*Work task*
For the entries that follow, restate word for word the line containing "w_ndx = 1'b1;", the line containing "S_SPAWN: begin", and every line that lies between them.

*Supplied data*
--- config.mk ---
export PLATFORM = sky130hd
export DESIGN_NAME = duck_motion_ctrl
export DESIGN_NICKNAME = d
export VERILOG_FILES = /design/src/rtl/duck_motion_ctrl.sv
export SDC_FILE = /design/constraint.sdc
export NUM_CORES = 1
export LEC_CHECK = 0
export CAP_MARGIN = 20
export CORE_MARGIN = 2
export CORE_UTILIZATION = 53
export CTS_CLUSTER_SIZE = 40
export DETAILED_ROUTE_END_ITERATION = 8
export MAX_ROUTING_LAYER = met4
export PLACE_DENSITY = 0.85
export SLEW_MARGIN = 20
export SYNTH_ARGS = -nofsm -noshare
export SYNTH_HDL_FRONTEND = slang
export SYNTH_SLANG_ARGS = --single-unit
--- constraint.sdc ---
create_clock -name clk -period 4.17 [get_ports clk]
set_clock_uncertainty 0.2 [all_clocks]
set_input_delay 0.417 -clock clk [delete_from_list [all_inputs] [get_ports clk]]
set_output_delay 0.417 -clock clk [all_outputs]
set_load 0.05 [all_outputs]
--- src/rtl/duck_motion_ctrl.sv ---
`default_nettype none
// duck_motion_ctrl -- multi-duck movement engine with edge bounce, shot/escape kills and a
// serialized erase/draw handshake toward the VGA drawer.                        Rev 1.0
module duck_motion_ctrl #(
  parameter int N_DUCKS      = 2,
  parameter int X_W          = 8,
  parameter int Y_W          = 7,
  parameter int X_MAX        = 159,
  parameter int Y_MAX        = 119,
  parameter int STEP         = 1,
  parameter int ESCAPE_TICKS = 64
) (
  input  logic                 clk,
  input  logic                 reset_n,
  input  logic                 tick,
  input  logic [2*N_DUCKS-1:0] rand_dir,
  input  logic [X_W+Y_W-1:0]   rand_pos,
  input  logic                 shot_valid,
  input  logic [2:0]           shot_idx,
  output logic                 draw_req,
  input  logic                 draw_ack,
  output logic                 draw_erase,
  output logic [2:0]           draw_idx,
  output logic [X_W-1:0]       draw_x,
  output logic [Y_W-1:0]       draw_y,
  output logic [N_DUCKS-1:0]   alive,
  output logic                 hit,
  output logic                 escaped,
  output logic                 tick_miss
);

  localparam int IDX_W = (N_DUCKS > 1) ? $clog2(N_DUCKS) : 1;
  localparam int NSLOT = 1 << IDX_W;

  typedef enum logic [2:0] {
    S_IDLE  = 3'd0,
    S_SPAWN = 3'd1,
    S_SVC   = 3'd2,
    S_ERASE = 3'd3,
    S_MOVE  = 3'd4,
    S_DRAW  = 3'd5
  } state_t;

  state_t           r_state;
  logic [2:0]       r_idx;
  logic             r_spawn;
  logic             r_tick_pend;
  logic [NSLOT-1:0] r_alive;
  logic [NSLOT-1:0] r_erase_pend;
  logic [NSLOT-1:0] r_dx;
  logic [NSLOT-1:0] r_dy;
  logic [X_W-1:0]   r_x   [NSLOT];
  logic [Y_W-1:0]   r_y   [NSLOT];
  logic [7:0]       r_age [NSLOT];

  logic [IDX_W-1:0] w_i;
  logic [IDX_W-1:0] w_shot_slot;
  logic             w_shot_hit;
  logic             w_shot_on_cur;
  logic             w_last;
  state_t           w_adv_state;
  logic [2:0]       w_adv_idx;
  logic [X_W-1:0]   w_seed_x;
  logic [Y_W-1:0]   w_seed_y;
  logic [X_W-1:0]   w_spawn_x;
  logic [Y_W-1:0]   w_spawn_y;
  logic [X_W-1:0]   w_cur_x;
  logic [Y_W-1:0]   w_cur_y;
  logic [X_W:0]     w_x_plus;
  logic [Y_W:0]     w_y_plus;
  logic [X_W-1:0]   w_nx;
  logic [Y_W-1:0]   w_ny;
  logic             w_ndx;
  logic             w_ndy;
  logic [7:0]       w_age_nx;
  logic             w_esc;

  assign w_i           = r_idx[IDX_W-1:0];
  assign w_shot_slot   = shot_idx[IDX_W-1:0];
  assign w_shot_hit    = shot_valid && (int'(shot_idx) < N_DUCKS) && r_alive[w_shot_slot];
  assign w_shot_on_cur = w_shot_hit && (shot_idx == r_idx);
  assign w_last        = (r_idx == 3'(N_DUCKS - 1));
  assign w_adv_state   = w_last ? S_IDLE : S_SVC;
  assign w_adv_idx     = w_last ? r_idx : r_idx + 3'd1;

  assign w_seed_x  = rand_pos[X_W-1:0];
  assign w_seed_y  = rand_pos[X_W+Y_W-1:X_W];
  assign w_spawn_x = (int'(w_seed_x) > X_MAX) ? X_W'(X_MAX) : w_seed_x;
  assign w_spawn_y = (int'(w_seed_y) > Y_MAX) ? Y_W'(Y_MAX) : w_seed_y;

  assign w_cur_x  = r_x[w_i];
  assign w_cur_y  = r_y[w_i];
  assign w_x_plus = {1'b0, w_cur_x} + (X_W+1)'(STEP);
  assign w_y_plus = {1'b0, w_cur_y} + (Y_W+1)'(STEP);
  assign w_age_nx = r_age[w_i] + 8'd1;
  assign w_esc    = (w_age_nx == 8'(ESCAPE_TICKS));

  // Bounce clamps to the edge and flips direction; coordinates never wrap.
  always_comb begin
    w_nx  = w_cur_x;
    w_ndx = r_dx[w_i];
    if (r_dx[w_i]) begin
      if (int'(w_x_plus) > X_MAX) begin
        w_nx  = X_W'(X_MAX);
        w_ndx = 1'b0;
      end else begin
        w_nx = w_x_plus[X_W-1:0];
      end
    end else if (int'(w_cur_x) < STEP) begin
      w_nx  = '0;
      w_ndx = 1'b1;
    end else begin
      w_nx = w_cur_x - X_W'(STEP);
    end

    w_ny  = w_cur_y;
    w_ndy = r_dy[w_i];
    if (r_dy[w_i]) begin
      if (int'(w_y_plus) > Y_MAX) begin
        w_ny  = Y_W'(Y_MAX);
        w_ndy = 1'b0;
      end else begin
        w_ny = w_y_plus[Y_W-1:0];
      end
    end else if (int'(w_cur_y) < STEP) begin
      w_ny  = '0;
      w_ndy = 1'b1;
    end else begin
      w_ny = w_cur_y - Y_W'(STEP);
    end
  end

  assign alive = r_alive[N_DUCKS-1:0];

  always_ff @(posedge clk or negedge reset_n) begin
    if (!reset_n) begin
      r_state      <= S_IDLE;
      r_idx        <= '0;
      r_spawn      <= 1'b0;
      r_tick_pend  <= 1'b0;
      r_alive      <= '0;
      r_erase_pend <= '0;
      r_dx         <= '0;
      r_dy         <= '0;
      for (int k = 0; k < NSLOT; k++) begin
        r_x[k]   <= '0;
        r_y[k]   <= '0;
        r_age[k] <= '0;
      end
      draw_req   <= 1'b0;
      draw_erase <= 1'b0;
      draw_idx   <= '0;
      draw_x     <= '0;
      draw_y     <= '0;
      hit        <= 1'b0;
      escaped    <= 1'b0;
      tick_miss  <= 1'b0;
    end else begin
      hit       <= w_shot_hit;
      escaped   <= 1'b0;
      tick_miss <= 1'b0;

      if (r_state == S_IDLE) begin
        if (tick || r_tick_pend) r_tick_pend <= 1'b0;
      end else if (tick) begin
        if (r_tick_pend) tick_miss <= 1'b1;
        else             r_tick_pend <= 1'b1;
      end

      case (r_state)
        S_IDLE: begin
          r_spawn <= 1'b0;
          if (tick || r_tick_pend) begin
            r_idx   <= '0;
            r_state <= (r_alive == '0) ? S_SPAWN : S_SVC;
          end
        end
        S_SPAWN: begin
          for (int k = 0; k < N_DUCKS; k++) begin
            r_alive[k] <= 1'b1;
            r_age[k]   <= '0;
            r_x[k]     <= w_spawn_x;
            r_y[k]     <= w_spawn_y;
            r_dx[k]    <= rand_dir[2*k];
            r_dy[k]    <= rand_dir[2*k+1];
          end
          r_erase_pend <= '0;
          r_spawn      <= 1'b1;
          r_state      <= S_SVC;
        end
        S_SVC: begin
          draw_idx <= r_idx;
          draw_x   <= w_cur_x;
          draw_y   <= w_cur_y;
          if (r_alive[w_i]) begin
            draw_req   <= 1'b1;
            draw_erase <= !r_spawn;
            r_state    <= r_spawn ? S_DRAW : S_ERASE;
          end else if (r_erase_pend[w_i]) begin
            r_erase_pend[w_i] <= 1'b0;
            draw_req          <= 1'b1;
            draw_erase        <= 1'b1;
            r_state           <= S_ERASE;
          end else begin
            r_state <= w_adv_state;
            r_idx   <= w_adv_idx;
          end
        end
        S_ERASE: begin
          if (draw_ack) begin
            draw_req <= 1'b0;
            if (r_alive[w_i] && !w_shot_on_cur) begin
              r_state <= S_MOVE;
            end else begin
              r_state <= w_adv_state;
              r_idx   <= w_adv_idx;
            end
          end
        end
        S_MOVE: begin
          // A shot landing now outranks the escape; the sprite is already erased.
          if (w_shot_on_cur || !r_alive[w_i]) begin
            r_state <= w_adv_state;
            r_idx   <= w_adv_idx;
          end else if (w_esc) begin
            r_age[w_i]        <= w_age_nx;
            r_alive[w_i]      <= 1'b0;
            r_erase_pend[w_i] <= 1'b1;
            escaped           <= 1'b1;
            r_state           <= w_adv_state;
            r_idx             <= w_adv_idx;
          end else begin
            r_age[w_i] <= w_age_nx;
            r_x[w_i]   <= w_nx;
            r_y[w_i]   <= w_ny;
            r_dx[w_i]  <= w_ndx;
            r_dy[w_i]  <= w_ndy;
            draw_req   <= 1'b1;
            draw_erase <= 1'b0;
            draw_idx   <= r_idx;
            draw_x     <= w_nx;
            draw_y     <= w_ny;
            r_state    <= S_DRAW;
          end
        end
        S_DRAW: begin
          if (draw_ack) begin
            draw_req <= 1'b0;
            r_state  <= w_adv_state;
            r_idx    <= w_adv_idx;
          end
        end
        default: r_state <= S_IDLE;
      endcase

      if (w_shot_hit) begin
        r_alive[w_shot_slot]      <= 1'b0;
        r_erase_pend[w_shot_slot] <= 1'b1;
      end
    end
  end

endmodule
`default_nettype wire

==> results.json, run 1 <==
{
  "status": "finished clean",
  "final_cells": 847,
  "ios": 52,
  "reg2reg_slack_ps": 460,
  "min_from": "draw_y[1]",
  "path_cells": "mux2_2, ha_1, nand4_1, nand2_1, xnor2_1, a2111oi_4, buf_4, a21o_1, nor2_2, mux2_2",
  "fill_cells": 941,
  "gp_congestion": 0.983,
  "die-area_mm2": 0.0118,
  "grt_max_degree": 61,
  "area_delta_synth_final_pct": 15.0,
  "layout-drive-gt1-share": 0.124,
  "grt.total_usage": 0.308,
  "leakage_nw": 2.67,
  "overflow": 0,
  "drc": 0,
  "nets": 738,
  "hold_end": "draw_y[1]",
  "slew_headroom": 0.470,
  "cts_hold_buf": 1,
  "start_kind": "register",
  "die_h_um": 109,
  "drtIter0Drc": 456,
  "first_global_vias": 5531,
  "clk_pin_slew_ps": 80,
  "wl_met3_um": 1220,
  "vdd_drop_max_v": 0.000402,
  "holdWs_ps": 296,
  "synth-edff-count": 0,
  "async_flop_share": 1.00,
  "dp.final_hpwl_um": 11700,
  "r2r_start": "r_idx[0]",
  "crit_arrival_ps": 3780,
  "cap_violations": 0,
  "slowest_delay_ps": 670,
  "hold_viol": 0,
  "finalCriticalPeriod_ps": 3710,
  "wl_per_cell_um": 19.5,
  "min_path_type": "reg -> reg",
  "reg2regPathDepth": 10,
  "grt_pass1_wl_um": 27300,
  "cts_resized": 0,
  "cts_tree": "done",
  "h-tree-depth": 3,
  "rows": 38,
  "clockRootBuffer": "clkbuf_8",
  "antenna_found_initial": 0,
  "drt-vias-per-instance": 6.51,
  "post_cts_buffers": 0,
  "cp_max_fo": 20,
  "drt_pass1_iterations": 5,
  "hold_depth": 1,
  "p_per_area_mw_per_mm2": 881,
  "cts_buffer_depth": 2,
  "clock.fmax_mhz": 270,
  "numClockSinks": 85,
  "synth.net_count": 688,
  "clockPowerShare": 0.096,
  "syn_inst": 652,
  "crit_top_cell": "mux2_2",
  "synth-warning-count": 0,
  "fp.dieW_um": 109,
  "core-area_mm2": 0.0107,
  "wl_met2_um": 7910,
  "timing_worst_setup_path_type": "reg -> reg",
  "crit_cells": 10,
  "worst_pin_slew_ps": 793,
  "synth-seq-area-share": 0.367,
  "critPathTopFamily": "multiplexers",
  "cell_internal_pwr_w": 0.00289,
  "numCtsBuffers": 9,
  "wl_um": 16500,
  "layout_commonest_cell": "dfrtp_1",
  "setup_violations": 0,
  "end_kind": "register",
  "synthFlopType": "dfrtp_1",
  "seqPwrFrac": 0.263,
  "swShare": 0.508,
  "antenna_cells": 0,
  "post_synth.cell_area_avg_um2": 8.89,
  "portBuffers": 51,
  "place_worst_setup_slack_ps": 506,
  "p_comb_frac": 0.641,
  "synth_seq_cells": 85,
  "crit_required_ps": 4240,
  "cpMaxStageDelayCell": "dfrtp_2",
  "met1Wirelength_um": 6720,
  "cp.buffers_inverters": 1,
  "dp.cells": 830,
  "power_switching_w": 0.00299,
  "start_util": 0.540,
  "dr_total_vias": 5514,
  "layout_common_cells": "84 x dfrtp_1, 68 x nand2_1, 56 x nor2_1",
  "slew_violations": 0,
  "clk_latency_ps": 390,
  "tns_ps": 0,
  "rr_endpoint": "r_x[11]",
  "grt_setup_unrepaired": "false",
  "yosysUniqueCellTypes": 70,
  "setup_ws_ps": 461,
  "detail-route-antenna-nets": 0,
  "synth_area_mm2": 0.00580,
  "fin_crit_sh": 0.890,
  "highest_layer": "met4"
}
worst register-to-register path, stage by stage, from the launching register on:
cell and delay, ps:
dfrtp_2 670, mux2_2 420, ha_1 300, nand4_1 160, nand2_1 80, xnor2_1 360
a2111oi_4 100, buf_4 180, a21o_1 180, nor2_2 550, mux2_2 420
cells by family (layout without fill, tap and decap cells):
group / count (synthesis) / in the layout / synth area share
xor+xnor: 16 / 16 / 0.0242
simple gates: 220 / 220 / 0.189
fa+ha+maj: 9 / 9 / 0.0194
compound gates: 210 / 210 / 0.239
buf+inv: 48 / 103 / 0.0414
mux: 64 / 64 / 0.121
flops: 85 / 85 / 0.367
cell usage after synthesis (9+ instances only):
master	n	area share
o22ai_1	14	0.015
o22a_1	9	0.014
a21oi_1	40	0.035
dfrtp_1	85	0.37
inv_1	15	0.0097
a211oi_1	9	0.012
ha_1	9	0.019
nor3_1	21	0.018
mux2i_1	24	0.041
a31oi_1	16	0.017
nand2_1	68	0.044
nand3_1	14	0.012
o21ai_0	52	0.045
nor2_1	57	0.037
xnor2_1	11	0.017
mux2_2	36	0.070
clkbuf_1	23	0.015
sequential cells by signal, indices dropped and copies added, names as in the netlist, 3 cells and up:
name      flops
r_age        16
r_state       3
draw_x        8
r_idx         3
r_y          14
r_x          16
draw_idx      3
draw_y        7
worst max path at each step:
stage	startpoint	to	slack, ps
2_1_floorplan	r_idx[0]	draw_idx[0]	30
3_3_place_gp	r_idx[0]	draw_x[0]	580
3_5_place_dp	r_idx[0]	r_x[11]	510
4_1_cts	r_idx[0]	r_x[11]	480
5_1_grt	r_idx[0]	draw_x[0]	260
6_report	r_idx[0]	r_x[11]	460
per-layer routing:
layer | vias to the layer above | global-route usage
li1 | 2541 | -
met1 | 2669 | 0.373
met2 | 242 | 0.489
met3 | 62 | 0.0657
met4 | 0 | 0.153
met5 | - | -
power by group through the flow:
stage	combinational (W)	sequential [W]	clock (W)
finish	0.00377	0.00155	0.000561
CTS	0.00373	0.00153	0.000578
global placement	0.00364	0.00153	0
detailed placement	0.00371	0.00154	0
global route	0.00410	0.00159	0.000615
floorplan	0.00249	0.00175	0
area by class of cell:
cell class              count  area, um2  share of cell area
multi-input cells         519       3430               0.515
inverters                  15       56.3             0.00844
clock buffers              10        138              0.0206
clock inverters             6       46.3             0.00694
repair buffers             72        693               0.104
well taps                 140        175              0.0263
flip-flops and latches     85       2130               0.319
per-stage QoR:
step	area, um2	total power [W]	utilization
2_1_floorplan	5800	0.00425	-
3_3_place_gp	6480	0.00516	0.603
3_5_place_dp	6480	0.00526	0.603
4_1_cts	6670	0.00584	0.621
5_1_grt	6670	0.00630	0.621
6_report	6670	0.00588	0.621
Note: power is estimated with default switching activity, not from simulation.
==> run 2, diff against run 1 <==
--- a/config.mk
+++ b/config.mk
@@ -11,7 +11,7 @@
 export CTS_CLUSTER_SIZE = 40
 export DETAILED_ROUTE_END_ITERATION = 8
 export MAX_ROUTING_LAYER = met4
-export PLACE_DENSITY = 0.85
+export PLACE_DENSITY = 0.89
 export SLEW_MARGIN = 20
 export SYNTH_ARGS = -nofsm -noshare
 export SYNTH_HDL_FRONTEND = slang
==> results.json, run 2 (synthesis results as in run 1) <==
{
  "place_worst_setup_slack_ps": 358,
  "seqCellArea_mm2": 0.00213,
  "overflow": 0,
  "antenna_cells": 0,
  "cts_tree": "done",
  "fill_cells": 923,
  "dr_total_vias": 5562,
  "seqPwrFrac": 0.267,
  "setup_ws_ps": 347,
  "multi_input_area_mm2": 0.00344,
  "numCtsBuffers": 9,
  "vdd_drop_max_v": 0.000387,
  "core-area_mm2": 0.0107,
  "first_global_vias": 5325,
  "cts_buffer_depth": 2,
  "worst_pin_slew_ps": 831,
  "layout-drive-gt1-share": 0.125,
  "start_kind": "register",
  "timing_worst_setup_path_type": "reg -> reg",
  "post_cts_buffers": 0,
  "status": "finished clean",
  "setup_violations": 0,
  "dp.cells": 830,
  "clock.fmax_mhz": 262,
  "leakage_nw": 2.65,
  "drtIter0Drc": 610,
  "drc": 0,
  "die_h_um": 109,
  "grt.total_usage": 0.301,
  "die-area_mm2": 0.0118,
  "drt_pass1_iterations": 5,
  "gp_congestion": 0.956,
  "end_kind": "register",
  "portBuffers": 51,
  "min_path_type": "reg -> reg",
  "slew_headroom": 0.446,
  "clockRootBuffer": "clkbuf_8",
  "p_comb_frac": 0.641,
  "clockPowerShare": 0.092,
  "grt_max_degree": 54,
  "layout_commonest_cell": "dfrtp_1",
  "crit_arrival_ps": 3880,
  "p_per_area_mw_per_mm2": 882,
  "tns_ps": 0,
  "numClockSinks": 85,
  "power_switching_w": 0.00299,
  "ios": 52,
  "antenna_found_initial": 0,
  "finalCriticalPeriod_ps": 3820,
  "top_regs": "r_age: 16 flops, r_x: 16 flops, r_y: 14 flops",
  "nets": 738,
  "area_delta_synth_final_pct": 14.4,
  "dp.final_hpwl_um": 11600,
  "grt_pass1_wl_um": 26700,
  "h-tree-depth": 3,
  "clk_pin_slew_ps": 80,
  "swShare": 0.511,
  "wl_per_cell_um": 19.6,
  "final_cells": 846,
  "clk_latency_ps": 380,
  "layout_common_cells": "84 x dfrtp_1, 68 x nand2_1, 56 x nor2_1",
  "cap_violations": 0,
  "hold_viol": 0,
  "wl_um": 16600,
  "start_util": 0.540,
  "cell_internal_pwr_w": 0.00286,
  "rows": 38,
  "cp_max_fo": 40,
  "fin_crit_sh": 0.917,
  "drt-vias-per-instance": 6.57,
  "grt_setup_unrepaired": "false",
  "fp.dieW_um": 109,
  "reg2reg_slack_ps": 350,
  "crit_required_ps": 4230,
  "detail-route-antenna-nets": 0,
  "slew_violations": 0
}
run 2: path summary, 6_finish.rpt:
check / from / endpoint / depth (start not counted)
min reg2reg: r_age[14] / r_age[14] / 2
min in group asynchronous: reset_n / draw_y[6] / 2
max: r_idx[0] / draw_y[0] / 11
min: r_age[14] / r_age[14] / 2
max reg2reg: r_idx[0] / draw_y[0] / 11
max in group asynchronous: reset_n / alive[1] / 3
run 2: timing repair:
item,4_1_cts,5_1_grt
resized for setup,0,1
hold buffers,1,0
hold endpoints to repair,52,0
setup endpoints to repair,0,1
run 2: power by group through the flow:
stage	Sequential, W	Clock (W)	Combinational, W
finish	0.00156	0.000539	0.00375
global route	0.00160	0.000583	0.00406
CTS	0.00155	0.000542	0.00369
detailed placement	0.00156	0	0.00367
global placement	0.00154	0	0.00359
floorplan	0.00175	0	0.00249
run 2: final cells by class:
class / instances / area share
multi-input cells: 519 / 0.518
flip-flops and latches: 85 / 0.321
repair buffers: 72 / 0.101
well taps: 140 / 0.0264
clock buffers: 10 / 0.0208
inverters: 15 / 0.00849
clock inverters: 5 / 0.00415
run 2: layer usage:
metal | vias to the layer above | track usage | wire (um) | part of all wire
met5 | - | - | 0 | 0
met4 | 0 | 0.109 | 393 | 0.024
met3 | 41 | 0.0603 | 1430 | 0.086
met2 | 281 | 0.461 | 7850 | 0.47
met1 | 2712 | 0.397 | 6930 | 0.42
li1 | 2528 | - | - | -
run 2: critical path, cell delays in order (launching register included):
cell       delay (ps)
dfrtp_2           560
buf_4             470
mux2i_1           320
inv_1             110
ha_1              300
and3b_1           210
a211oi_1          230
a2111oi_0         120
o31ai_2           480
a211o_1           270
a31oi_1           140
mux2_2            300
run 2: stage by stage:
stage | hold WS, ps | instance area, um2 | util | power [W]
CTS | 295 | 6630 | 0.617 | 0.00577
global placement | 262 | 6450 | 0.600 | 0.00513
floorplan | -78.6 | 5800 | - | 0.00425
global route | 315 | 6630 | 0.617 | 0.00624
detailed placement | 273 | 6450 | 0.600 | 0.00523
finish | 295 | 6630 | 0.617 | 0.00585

*Answer section*
      w_ndx = 1'b1;
    end else begin
      w_nx = w_cur_x - X_W'(STEP);
    end

    w_ny  = w_cur_y;
    w_ndy = r_dy[w_i];
    if (r_dy[w_i]) begin
      if (int'(w_y_plus) > Y_MAX) begin
        w_ny  = Y_W'(Y_MAX);
        w_ndy = 1'b0;
      end else begin
        w_ny = w_y_plus[Y_W-1:0];
      end
    end else if (int'(w_cur_y) < STEP) begin
      w_ny  = '0;
      w_ndy = 1'b1;
    end else begin
      w_ny = w_cur_y - Y_W'(STEP);
    end
  end

  assign alive = r_alive[N_DUCKS-1:0];

  always_ff @(posedge clk or negedge reset_n) begin
    if (!reset_n) begin
      r_state      <= S_IDLE;
      r_idx        <= '0;
      r_spawn      <= 1'b0;
      r_tick_pend  <= 1'b0;
      r_alive      <= '0;
      r_erase_pend <= '0;
      r_dx         <= '0;
      r_dy         <= '0;
      for (int k = 0; k < NSLOT; k++) begin
        r_x[k]   <= '0;
        r_y[k]   <= '0;
        r_age[k] <= '0;
      end
      draw_req   <= 1'b0;
      draw_erase <= 1'b0;
      draw_idx   <= '0;
      draw_x     <= '0;
      draw_y     <= '0;
      hit        <= 1'b0;
      escaped    <= 1'b0;
      tick_miss  <= 1'b0;
    end else begin
      hit       <= w_shot_hit;
      escaped   <= 1'b0;
      tick_miss <= 1'b0;

      if (r_state == S_IDLE) begin
        if (tick || r_tick_pend) r_tick_pend <= 1'b0;
      end else if (tick) begin
        if (r_tick_pend) tick_miss <= 1'b1;
        else             r_tick_pend <= 1'b1;
      end

      case (r_state)
        S_IDLE: begin
          r_spawn <= 1'b0;
          if (tick || r_tick_pend) begin
            r_idx   <= '0;
            r_state <= (r_alive == '0) ? S_SPAWN : S_SVC;
          end
        end
        S_SPAWN: begin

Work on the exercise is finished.